__Required action__: Write out the entries below exactly. End with the line that contains "holds address 0.".

__Data for the task__:
==> src/rtl/mbisr_repair_pkg.sv <==
// mbisr_repair_pkg: shared constants, slot/state types and repair-word packing
// for the MBISR repair analyzer (1024x22 memory, 2 spare rows).
package mbisr_repair_pkg;

   localparam int ADDR_W     = 10;
   localparam int NUM_SPARES = 2;
   localparam int SLOT_W     = ADDR_W + 1;
   localparam int REPAIR_W   = NUM_SPARES * SLOT_W;
   localparam int FAIL_CNT_W = 4;

   typedef struct packed {
      logic              en;
      logic [ADDR_W-1:0] addr;
   } repair_slot_t;

   typedef enum logic [1:0] {IDLE, ANALYZE, DONE} analyzer_state_e;

   // Repair register layout: {slot1_en, slot1_addr, slot0_en, slot0_addr}
   function automatic logic [REPAIR_W-1:0] pack_repair_word(input repair_slot_t slot1,
                                                            input repair_slot_t slot0);
      return {slot1, slot0};
   endfunction

endpackage

==> src/rtl/mbisr_repair_slot.sv <==
// mbisr_repair_slot: one spare-row slot register {en, addr} with a compare
// output used for duplicate detection. A disabled slot always holds address 0.
module mbisr_repair_slot
   import mbisr_repair_pkg::*;
(
   input  logic              CLK,
   input  logic              RSTB,
   input  logic              clear,
   input  logic              load,
   input  logic [SLOT_W-1:0] load_val,
   input  logic [ADDR_W-1:0] cmp_addr,
   output logic [SLOT_W-1:0] slot_q,
   output logic              match
);

   repair_slot_t slot_r;
   repair_slot_t slot_in;

   assign slot_in = load_val;

   // Slot register; address is forced to 0 whenever the enable is not set
   always_ff @(posedge CLK or negedge RSTB) begin
      if (!RSTB) begin
         slot_r <= '0;
      end else if (clear) begin
         slot_r <= '0;
      end else if (load) begin
         slot_r.en   <= slot_in.en;
         slot_r.addr <= slot_in.en ? slot_in.addr : '0;
      end
   end

   assign slot_q = slot_r;
   assign match  = slot_r.en && (slot_r.addr == cmp_addr);

endmodule

==> src/rtl/mbisr_repair_analyzer.sv <==
// mbisr_repair_analyzer: built-in repair analysis feeding the MBISR repair
// register D input. Allocates failing addresses to spare rows in slot0, slot1
// order and flags the memory unrepairable on a third distinct address.
// Optional macro MBISR_ANALYZER_PRELOAD_EN adds preload of a previous repair
// word (from the repair register Q) while in IDLE. A preload cycle ignores
// any simultaneous fail_valid / bist_done.
module mbisr_repair_analyzer
   import mbisr_repair_pkg::*;
(
   input  logic                  CLK,
   input  logic                  RSTB,
   input  logic                  clear,
   input  logic                  fail_valid,
   input  logic [ADDR_W-1:0]     fail_addr,
   input  logic                  bist_done,
`ifdef MBISR_ANALYZER_PRELOAD_EN
   input  logic                  preload_valid,
   input  logic [REPAIR_W-1:0]   preload_word,
`endif
   output logic [REPAIR_W-1:0]   repair_word,
   output logic                  unrepairable,
   output logic                  analysis_done,
   output logic [FAIL_CNT_W-1:0] fail_count
);

   analyzer_state_e state_q, state_d;

   logic [NUM_SPARES-1:0][SLOT_W-1:0] slot_q;
   logic [NUM_SPARES-1:0][SLOT_W-1:0] load_val;
   logic [NUM_SPARES-1:0]             load;
   logic [NUM_SPARES-1:0]             match;
   logic                              pre_ld;
   logic                              accept;
   logic                              fresh;
   logic                              overflow;
   repair_slot_t                      slot0, slot1;

   assign slot0 = slot_q[0];
   assign slot1 = slot_q[1];

`ifdef MBISR_ANALYZER_PRELOAD_EN
   assign pre_ld = preload_valid && (state_q == IDLE) && !clear;
`else
   assign pre_ld = 1'b0;
`endif

   // A failure is taken unless we are frozen, restarting or preloading
   assign accept   = fail_valid && !clear && !pre_ld && (state_q != DONE);
   assign fresh    = accept && !(|match);
   assign overflow = fresh && slot0.en && slot1.en;

   // Slot load selection: preload copies the old word, else priority allocation
   always_comb begin
      load     = '0;
      load_val = '0;
      for (int i = 0; i < NUM_SPARES; i++) begin
`ifdef MBISR_ANALYZER_PRELOAD_EN
         load_val[i] = pre_ld ? preload_word[i*SLOT_W +: SLOT_W] : {1'b1, fail_addr};
`else
         load_val[i] = {1'b1, fail_addr};
`endif
      end
      load[0] = pre_ld || (fresh && !slot0.en);
      load[1] = pre_ld || (fresh && slot0.en && !slot1.en);
   end

   for (genvar g = 0; g < NUM_SPARES; g++) begin : g_slot
      mbisr_repair_slot u_slot (
         .CLK      (CLK),
         .RSTB     (RSTB),
         .clear    (clear),
         .load     (load[g]),
         .load_val (load_val[g]),
         .cmp_addr (fail_addr),
         .slot_q   (slot_q[g]),
         .match    (match[g])
      );
   end

   // State register
   always_ff @(posedge CLK or negedge RSTB) begin
      if (!RSTB) state_q <= IDLE;
      else       state_q <= state_d;
   end

   // Next state; a bist_done in IDLE freezes immediately after that cycle's event
   always_comb begin
      state_d = state_q;
      if (clear) begin
         state_d = IDLE;
      end else begin
         case (state_q)
            IDLE: begin
               if (!pre_ld) begin
                  if (bist_done)       state_d = DONE;
                  else if (fail_valid) state_d = ANALYZE;
               end
            end
            ANALYZE: if (bist_done) state_d = DONE;
            DONE:    state_d = DONE;
            default: state_d = IDLE;
         endcase
      end
   end

   // Sticky unrepairable flag and saturating fail counter
   always_ff @(posedge CLK or negedge RSTB) begin
      if (!RSTB) begin
         unrepairable <= 1'b0;
         fail_count   <= '0;
      end else if (clear) begin
         unrepairable <= 1'b0;
         fail_count   <= '0;
      end else begin
         if (overflow) unrepairable <= 1'b1;
         if (accept && (fail_count != '1)) fail_count <= fail_count + 1'b1;
      end
   end

   assign repair_word   = pack_repair_word(slot1, slot0);
   assign analysis_done = (state_q == DONE);

endmodule
==> config.mk <==
export PLATFORM = sky130hd
export DESIGN_NAME = mbisr_repair_analyzer
export DESIGN_NICKNAME = d
export VERILOG_FILES = /design/src/rtl/mbisr_repair_pkg.sv /design/src/rtl/mbisr_repair_slot.sv /design/src/rtl/mbisr_repair_analyzer.sv
export SDC_FILE = /design/constraint.sdc
export NUM_CORES = 1
export LEC_CHECK = 0
export CORE_MARGIN = 1.5
export CORE_UTILIZATION = 48
export DETAILED_ROUTE_END_ITERATION = 16
export GPL_TIMING_DRIVEN = 0
export HOLD_SLACK_MARGIN = 0.05
export PLACE_DENSITY = 0.79
export RECOVER_POWER = 50
export SYNTH_ARGS = -nofsm -noshare
export SYNTH_HDL_FRONTEND = slang
export SYNTH_HIERARCHICAL = 1
export SYNTH_SLANG_ARGS = --single-unit
==> constraint.sdc <==
create_clock -name CLK -period 1.76 [get_ports CLK]
set_input_delay 0.44 -clock CLK [delete_from_list [all_inputs] [get_ports CLK]]
set_output_delay 0.44 -clock CLK [all_outputs]
set_load 0.05 [all_outputs]
## Word level (Yosys, flattened, before mapping)

Index checks and enable logic that the tools add are counted.

- $mul: 0
- Magnitude comparators: 0
- Bitwise operators: 0
- Add/sub/neg operators: 1
- Multiplexer cells: 13
- Divide/modulo/power cells: 0
- Reduce and logical (&&, ||, !) cells: 21
- Equality and inequality tests: 8
- Shifts and indexed selects: 0

Operators by type and width:

| kind | count |
|---|---|
| two-way mux 11 bit | 4 |
| equality test 10 bit | 2 |
| logical AND 1 bit | 10 |
| two-way mux 2 bit | 4 |
| two-way mux 4 bit | 2 |
| inequality test 4 bit (second input constant) | 2 |
| nonzero test 2 bit | 4 |
| case mux 2 bit (3 select lines) | 1 |
| adder 4 x 1 -> 4 bit (second input constant) | 1 |
| logical NOT 1 bit | 4 |
| inequality test 3 bit (second input constant) | 1 |
| equality test 2 x 1 -> 1 bit (second input constant) | 1 |
| equality test 2 bit (second input constant) | 1 |
| logical NOT 2 bit | 1 |
| two-way mux 1 bit | 2 |
| inequality test 2 bit (second input constant) | 1 |
| AND reduction 2 bit | 1 |
| OR reduction 2 bit | 1 |

- Flip-flop bits (word level): 29
- RAM bits: 0
- Latch bits: 0
- Logic and storage cells: 50
- Memories kept: 0
- Output and inout bits: 28
- Memory bits (read-only): 0

## Longest topological paths before layout

Gate-level depths: netlist of run 1.

- Word-level depth: 9
- Gate-level depth with buffers: 9
- Gate-level depth less buffers: 8

## Modules after synthesis

Netlist of run 1, hierarchy kept.

Modules (own cells, without submodules):

| module | cells each | times used | area an instance (um^2) |
|---|---|---|---|
| mbisr_repair_slot | 61 | 2 | 590.6 |
| mbisr_repair_analyzer | 46 | 1 | 442.9 |

## Worst setup path before layout of run 1

OpenSTA, ideal clock, no wires.

- Path kind: flip-flop to flip-flop
- Start point: register state_q[0]
- End point: register g_slot[1].u_slot.slot_r, in the netlist g_slot[1].u_slot/slot_q[0]
- Required time: 1.624 ns
- Stages on the path, launching flop included: 10
- Library setup time: 0.136 ns
- Period minus slack after synthesis: 1.909 ns
- Slack: -0.149 ns
- Arrival time: 1.773 ns
- Path buffers: 1
- Cell sequence: dfrtp_1 > inv_1 > ha_1 > nand2b_1 > nor4_2 > nand2_1 > nor2_1 > buf_4 > nand2b_1 > a21oi_1

- Cells in the longest elaborated chain, start to end: 6

Ends and longest elaborated chain:

| element | RTL line | text |
|---|---|---|
| start, declared | mbisr_repair_analyzer.sv:26 | `analyzer_state_e state_q, state_d;` |
| start signal, assigned | mbisr_repair_analyzer.sv:83 | `else state_q <= state_d;` |
| inequality test 2 bit | mbisr_repair_analyzer.sv:48 | `assign accept = fail_valid && !clear && !pre_ld && (state_q != DONE);` |
| logical AND 1 bit | mbisr_repair_analyzer.sv:48 |  |
| logical AND 1 bit | mbisr_repair_analyzer.sv:49 | `assign fresh = accept && !(\|match);` |
| logical AND 1 bit (2 in a row) | mbisr_repair_analyzer.sv:64 | `load[1] = pre_ld \|\| (fresh && slot0.en && !slot1.en);` |
| via load[1] | mbisr_repair_analyzer.sv:30 | `logic [NUM_SPARES-1:0] load;` |
| nonzero test 2 bit (no source line) | - |  |
| end, declared | mbisr_repair_slot.sv:16 | `repair_slot_t slot_r;` |

The timed path passes the listed nets, and every way through them passes these cells.
A chain may end at the register's enable or synchronous reset.

## Worst setup path after layout of run 1

- Start point: input fail_addr[0]
- End point: register g_slot[1].u_slot.slot_r, in the netlist g_slot[1].u_slot/slot_q[1]

- Cells in the longest elaborated chain, start to end: 8

Ends and longest elaborated chain:

| element | RTL line | text |
|---|---|---|
| start, declared | mbisr_repair_analyzer.sv:14 | `input logic [ADDR_W-1:0] fail_addr,` |
| equality test 10 bit | mbisr_repair_slot.sv:34 | `assign match = slot_r.en && (slot_r.addr == cmp_addr);` |
| logical AND 1 bit | mbisr_repair_slot.sv:34 |  |
| via match[0] | mbisr_repair_analyzer.sv:31 | `logic [NUM_SPARES-1:0] match;` |
| OR reduction 2 bit | mbisr_repair_analyzer.sv:49 |  |
| logical NOT 1 bit | mbisr_repair_analyzer.sv:49 |  |
| logical AND 1 bit | mbisr_repair_analyzer.sv:49 |  |
| logical AND 1 bit (2 in a row) | mbisr_repair_analyzer.sv:64 |  |
| via load[1] | mbisr_repair_analyzer.sv:30 |  |
| nonzero test 2 bit (no source line) | - |  |

The timed path passes the listed nets, and every way through them passes these cells.

==> out/results.txt, run 1 <==
Finished Cell Area -> 0.00240 sq mm
WL final -> 4.34 mm
largest net degree at the start of global routing -> 30
Worst Reg-to-Reg Cells -> 9
Worst Path Max Fanout -> 5
initial core utilization -> 51.9%
crit path from -> fail_addr[0]
GR Util met2 -> 44.7%
Port Buffer Count -> 42
wire per inst -> 15.8 um
die width -> 61.2 um
Tot GR Track Use -> 25.1%
part of the power in registers -> 47.4%
setup violators final -> 19
Seq/Total Area, Yosys -> 44.7%
Placed Cells -> 257
Clock Skew -> 0.00474 ns
DPL Wire Length -> 2.82 mm
non-filler cells, final -> 275
Fmax achieved -> 544 MHz
Int Pwr -> 1030 uW
CTS Buf Count -> 5
M1 GR Usage -> 29.5%
Mapped Cells -> 168
PwrDens -> 628 mW/mm^2
Crit path required time -> 1.95 ns
kind of end point of the critical path -> flop
Nets -> 251
RSZ-0062 raised after global routing -> true
layout cell share with drive strength beyond 1 -> 34.6%
failing checks -> setup timing
clock share of power -> 27.4%
R2R Setup Slk -> -0.07 ns
worst slew pin tran -> 0.731 ns
Synth top area share -> 44.7%
GRT overflow -> 0
placeable core area -> 0.00313 sq mm
Reg-to-Reg End -> g_slot[1].u_slot/slot_q[1]
Ys Warns -> 6
crit path to -> g_slot[1].u_slot/slot_q[1]
Cell Rows -> 20
worst min path class -> in -> async
initial DRC count -> 40
number of remaining DRC errors -> 0
number of global-route vias before repair -> 1474
WS Path Type -> in -> reg
initial antenna violation count -> 0
Vias/cell -> 5.33
Antenna Nets Post-Route -> 0
WP data arrival -> 2.03 ns
final slew viol count -> 0
# IOs -> 43
status -> finished with violations
Post-CTS Hold Fix Bufs -> 0
Async SR Flop Fraction -> 100%
Antenna diodes -> 0
clock sink count -> 29
worst relative slew slack -> 51.2%
Root Buffer -> clkbuf_4
synthesized area per cell -> 9.67 sq um
Worst setup SP type -> input port
Clock Latency Late Sink -> 0.33 ns
Synth cell types -> 27
Final Cycle Share -> 104%
register bit count reported by yosys -> 29
largest cells by area after synthesis -> dfrtp_1 (45%), xnor2_1 (11%), nand2b_1 (8.1%)
Combinational Power Share -> 25.2%
Max Buffers Root-to-Sink -> 2
fin crit period -> 1.84 ns
switching share of power -> 31.7%
hold_ws -> 0.151 ns
H-tree depth -> 2
setup tns final -> -0.717 ns
worst r2r src -> state_q[0]
total net switching power -> 478 uW
busiest grt layer -> met2
Die ar. -> 0.00374 sq mm
CTS tree -> yes
Post-Synthesis Cell Area -> 0.00162 sq mm
placed cell area -> 0.00214 sq mm
number of synthesized flops with an enable pin -> 0
Final Hold Viols -> 0
Layout area overhead -> 47.9%
Die Ht -> 61.2 um
gp weighted congestion -> 0.766
Worst-path clk slew -> 0.09 ns
worst vdd ir -> 0.418 mV
post-synth top area cell -> dfrtp_1
maxcap violations -> 0
first-pass GRT wire length -> 6.78 mm
DRT Pass-1 Iters -> 4
Leak Pwr -> 0.000996 uW
grt met3 use -> 6.09%
DR vias -> 1467
top_reg_cell synth -> dfrtp_1
PnR worst setup slack -> -0.0786 ns
## critical path, cell delays in order
cell and delay (ns):
dlygate4sd2_1 0.32, xnor2_1 0.16, nand4_1 0.12, nor3_2 0.07
nor4_4 0.25, nand2_1 0.13, nor2_4 0.19, buf_6 0.15
nand2b_1 0.13, a21oi_2 0.07
## flip-flops by register name, indices dropped and copies added (netlist names)
| register | flops |
|---|---|
| g_slot.u_slot/slot_q | 22 |
| state_q | 2 |
| unrepairable | 1 |
| fail_count | 4 |
## kinds of logic (layout without fill, tap and decap cells)
family	Yosys count	count (layout)	synth area share (%)
AND/OR/NAND/NOR	65	65	23.3
AO/OA/AOI/OAI	32	32	11.2
flip-flops	29	29	44.7
XOR/XNOR	20	20	10.8
buffers and inverters	13	73	4.08
adder cells (fa/ha/maj)	5	5	3.85
multiplexers	3	3	1.85
other	1	4	0.231
## synthesized netlist by cell type (3+ instances only)
library cell / n
dfrtp_1: 29
nand3_1: 23
a21oi_1: 21
nand2b_1: 21
xnor2_1: 20
nor2_1: 6
ha_1: 5
buf_4: 4
inv_1: 4
nand4_1: 4
nor2b_1: 4
clkbuf_1: 3
mux2i_1: 3
nand3b_1: 3
o21ai_0: 3
## metal layers
metal / vias to the layer above / wire length [um] / share of wire [%]
met5: - / 0 / 0
met4: 0 / 115 / 2.7
li1: 696 / - / -
met2: 49 / 2190 / 50
met1: 712 / 1810 / 42
met3: 10 / 228 / 5.3
## worst min path at each step
stage                 startpoint                          to  slack, ns
floorplan                   RSTB               fail_count[0]       0.14
global placement    unrepairable                unrepairable       0.49
detailed placement  unrepairable                unrepairable       0.49
CTS                        clear  g_slot[1].u_slot/slot_q[4]       0.49
global route                RSTB  g_slot[1].u_slot/slot_q[8]       0.20
finish                      RSTB                  state_q[0]       0.15
## cells in the final DEF (no fill, tap or decap), types with 2 or more instances in the layout
cell and n:
o21ai_1 2, dfrtp_2 20, conb_1 4, xnor2_1 19, nand3_1 15, clkbuf_4 5
nand2b_4 4, clkbuf_1 3, dfrtp_1 9, ha_1 4, buf_4 7, clkdlybuf4s15_2 2
a21oi_2 7, dlygate4sd2_1 28, nor2b_1 3, nor2_1 5, nand3_2 8, nand2b_1 17
a21oi_1 14, o21ai_0 3, clkbuf_2 4, mux2i_1 3, inv_1 3, clkbuf_8 2
nand4_1 4, buf_6 8, buf_2 3, nand3b_1 3, clkdlybuf4s15_1 6
## power groups by stage
stage	registers (uW)	logic, uW	clock network (uW)
after CTS	715	368	426
after detailed placement	729	342	0
after global placement	727	333	0
final	715	381	413
after floorplan	785	153	0
after global routing	719	412	459
## per-stage QoR
step	power, uW	util (%)	setup WS, ns
floorplan	939	-	-0.0101
global placement	1060	68.5	-0.594
detailed placement	1070	68.5	-0.646
CTS	1510	74.8	-0.0784
global route	1590	76.8	-0.182
finish	1510	76.8	-0.0786
## cell type report
cell class                      count  area (sq um)
Timing Repair Buffer               53           460
Tap cell                           44          55.1
Sequential cell                    29           751
Clock buffer                        7          55.1
Inverter                            4          15.0
Multi-Input combinational cell    129           990
Fill cell                         231           726
Buffer                              9          76.3
## repair_timing
action                                  4_1_cts  5_1_grt
endpoints found under the setup margin       70       31
gates resized for setup                      77       25
setup buffers                                 4        3
pin swaps                                    15        5
gates cloned                                  4        0
Note: power is estimated with default switching activity, not from simulation.
==> run 2: changes to the inputs <==
SLEW_MARGIN = 5   (was not set)
clock period = 1.9 ns   (was 1.76 ns; I/O delays follow)
==> run 2 against run 1 <==
The run ends with capacitance limit, slew limit, setup timing left. Clock skew up 0.0068 ns. Critical path depth down 2. First-iteration DRC count up 110%. Clock power down 15%. Worst setup slack better by 0.033 ns. Total power down 8.7%. Sequential cell count unchanged. Sequential power down 7.1%. Die area unchanged. Clock-buffer cell count up 1. Design area up 1.0%. Final cell count down 1.5%.
==> out/results.txt, run 2 (synthesized netlist as in run 1, its figures left out) <==
status -> finished with violations
failing checks -> capacitance limit, slew limit, setup timing
worst relative slew slack -> -2.48%
Tot GR Track Use -> 23.6%
fin crit period -> 1.95 ns
DPL Wire Length -> 2.86 mm
Combinational Power Share -> 26.4%
Root Buffer -> clkbuf_4
WL final -> 4.55 mm
DRT Pass-1 Iters -> 4
FF+latch area -> 727 sq um
Final Cycle Share -> 102%
# IOs -> 43
kind of end point of the critical path -> flop
first-pass GRT wire length -> 6.42 mm
PwrDens -> 567 mW/mm^2
H-tree depth -> 2
Fmax achieved -> 514 MHz
RSZ-0062 raised after global routing -> true
WP data arrival -> 2.19 ns
Worst Reg-to-Reg Cells -> 8
Layout area overhead -> 49.5%
layout cell share with drive strength beyond 1 -> 29.5%
fill cell count -> 228
Die Ht -> 61.2 um
maxcap violations -> 1
worst min path class -> in -> reg
initial antenna violation count -> 0
final slew viol count -> 30
Cells on Worst Hold Path -> 2
Antenna diodes -> 0
Die ar. -> 0.00374 sq mm
Largest register FFs -> 22
DR vias -> 1485
Int Pwr -> 929 uW
CTS Buf Count -> 5
Crit path required time -> 2.14 ns
wire per inst -> 16.8 um
most frequent cells in the layout -> dlygate4sd2_1 (36), dfrtp_1 (28), xnor2_1 (20)
total net switching power -> 449 uW
initial core utilization -> 51.9%
Max Buffers Root-to-Sink -> 2
Clock Skew -> 0.0116 ns
Placed Cells -> 257
Finished Cell Area -> 0.00243 sq mm
placeable core area -> 0.00313 sq mm
setup violators final -> 13
worst slew pin tran -> 1.54 ns
Leak Pwr -> 0.00103 uW
GRT overflow -> 0
Worst Path Max Fanout -> 5
PnR worst setup slack -> -0.0456 ns
largest net degree at the start of global routing -> 30
part of the power in registers -> 48.2%
clock share of power -> 25.4%
number of remaining DRC errors -> 0
switching share of power -> 32.6%
Worst Hold Launch -> clear
worst r2r src -> state_q[1]
Clock Latency Late Sink -> 0.33 ns
WS Path Type -> in -> reg
Final Hold Viols -> 0
Worst-path clk slew -> 0.09 ns
placed cell area -> 0.00211 sq mm
initial DRC count -> 83
Cell Rows -> 20
worst vdd ir -> 0.543 mV
commonest non-fill, non-tap cell in the layout -> dlygate4sd2_1
crit path from -> fail_valid
number of global-route vias before repair -> 1389
clock sink count -> 29
Port Buffer Count -> 42
die width -> 61.2 um
Nets -> 246
CTS tree -> yes
Antenna Nets Post-Route -> 0
Worst setup SP type -> input port
gp weighted congestion -> 0.765
non-filler cells, final -> 271
Multi-input gate area -> 0.00108 sq mm
Vias/cell -> 5.48
-- run 2: metal layers --
metal | part of all wire [%] | global-route usage, %
met1 | 40 | 30.0
met2 | 53 | 38.4
met3 | 5.8 | 7.35
met4 | 1.3 | 7.76
met5 | 0 | 0
-- run 2: what timing repair did --
action                                  CTS  global route
endpoints found under the setup margin   50            23
pin swaps                                 1            21
gates cloned                              0             4
setup buffers                             2             0
resized for setup                        46            58
hold buffers                              0             0
-- run 2: layout make-up --
class / instances / area share (%)
timing repair buffer: 48 / 17.6
multi-input combinational: 129 / 44.4
clock buffer: 8 / 2.01
sequential: 29 / 29.9
tap: 44 / 2.27
buffer: 9 / 3.14
inverter: 4 / 0.619
-- run 2: path summary, 6_finish.rpt --
check / to / slack (ns)
max in group asynchronous: state_q[1] / 0.40
setup reg to reg: g_slot[1].u_slot/slot_q[2] / -0.02
min in group asynchronous: state_q[0] / 0.51
setup / recovery: g_slot[1].u_slot/slot_q[2] / -0.05
hold / removal: g_slot[1].u_slot/slot_q[4] / 0.46
hold reg to reg: fail_count[3] / 0.54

__Answer for the task__:
==> src/rtl/mbisr_repair_pkg.sv <==
// mbisr_repair_pkg: shared constants, slot/state types and repair-word packing
// for the MBISR repair analyzer (1024x22 memory, 2 spare rows).
package mbisr_repair_pkg;

   localparam int ADDR_W     = 10;
   localparam int NUM_SPARES = 2;
   localparam int SLOT_W     = ADDR_W + 1;
   localparam int REPAIR_W   = NUM_SPARES * SLOT_W;
   localparam int FAIL_CNT_W = 4;

   typedef struct packed {
      logic              en;
      logic [ADDR_W-1:0] addr;
   } repair_slot_t;

   typedef enum logic [1:0] {IDLE, ANALYZE, DONE} analyzer_state_e;

   // Repair register layout: {slot1_en, slot1_addr, slot0_en, slot0_addr}
   function automatic logic [REPAIR_W-1:0] pack_repair_word(input repair_slot_t slot1,
                                                            input repair_slot_t slot0);
      return {slot1, slot0};
   endfunction

endpackage

==> src/rtl/mbisr_repair_slot.sv <==
// mbisr_repair_slot: one spare-row slot register {en, addr} with a compare
// output used for duplicate detection. A disabled slot always holds address 0.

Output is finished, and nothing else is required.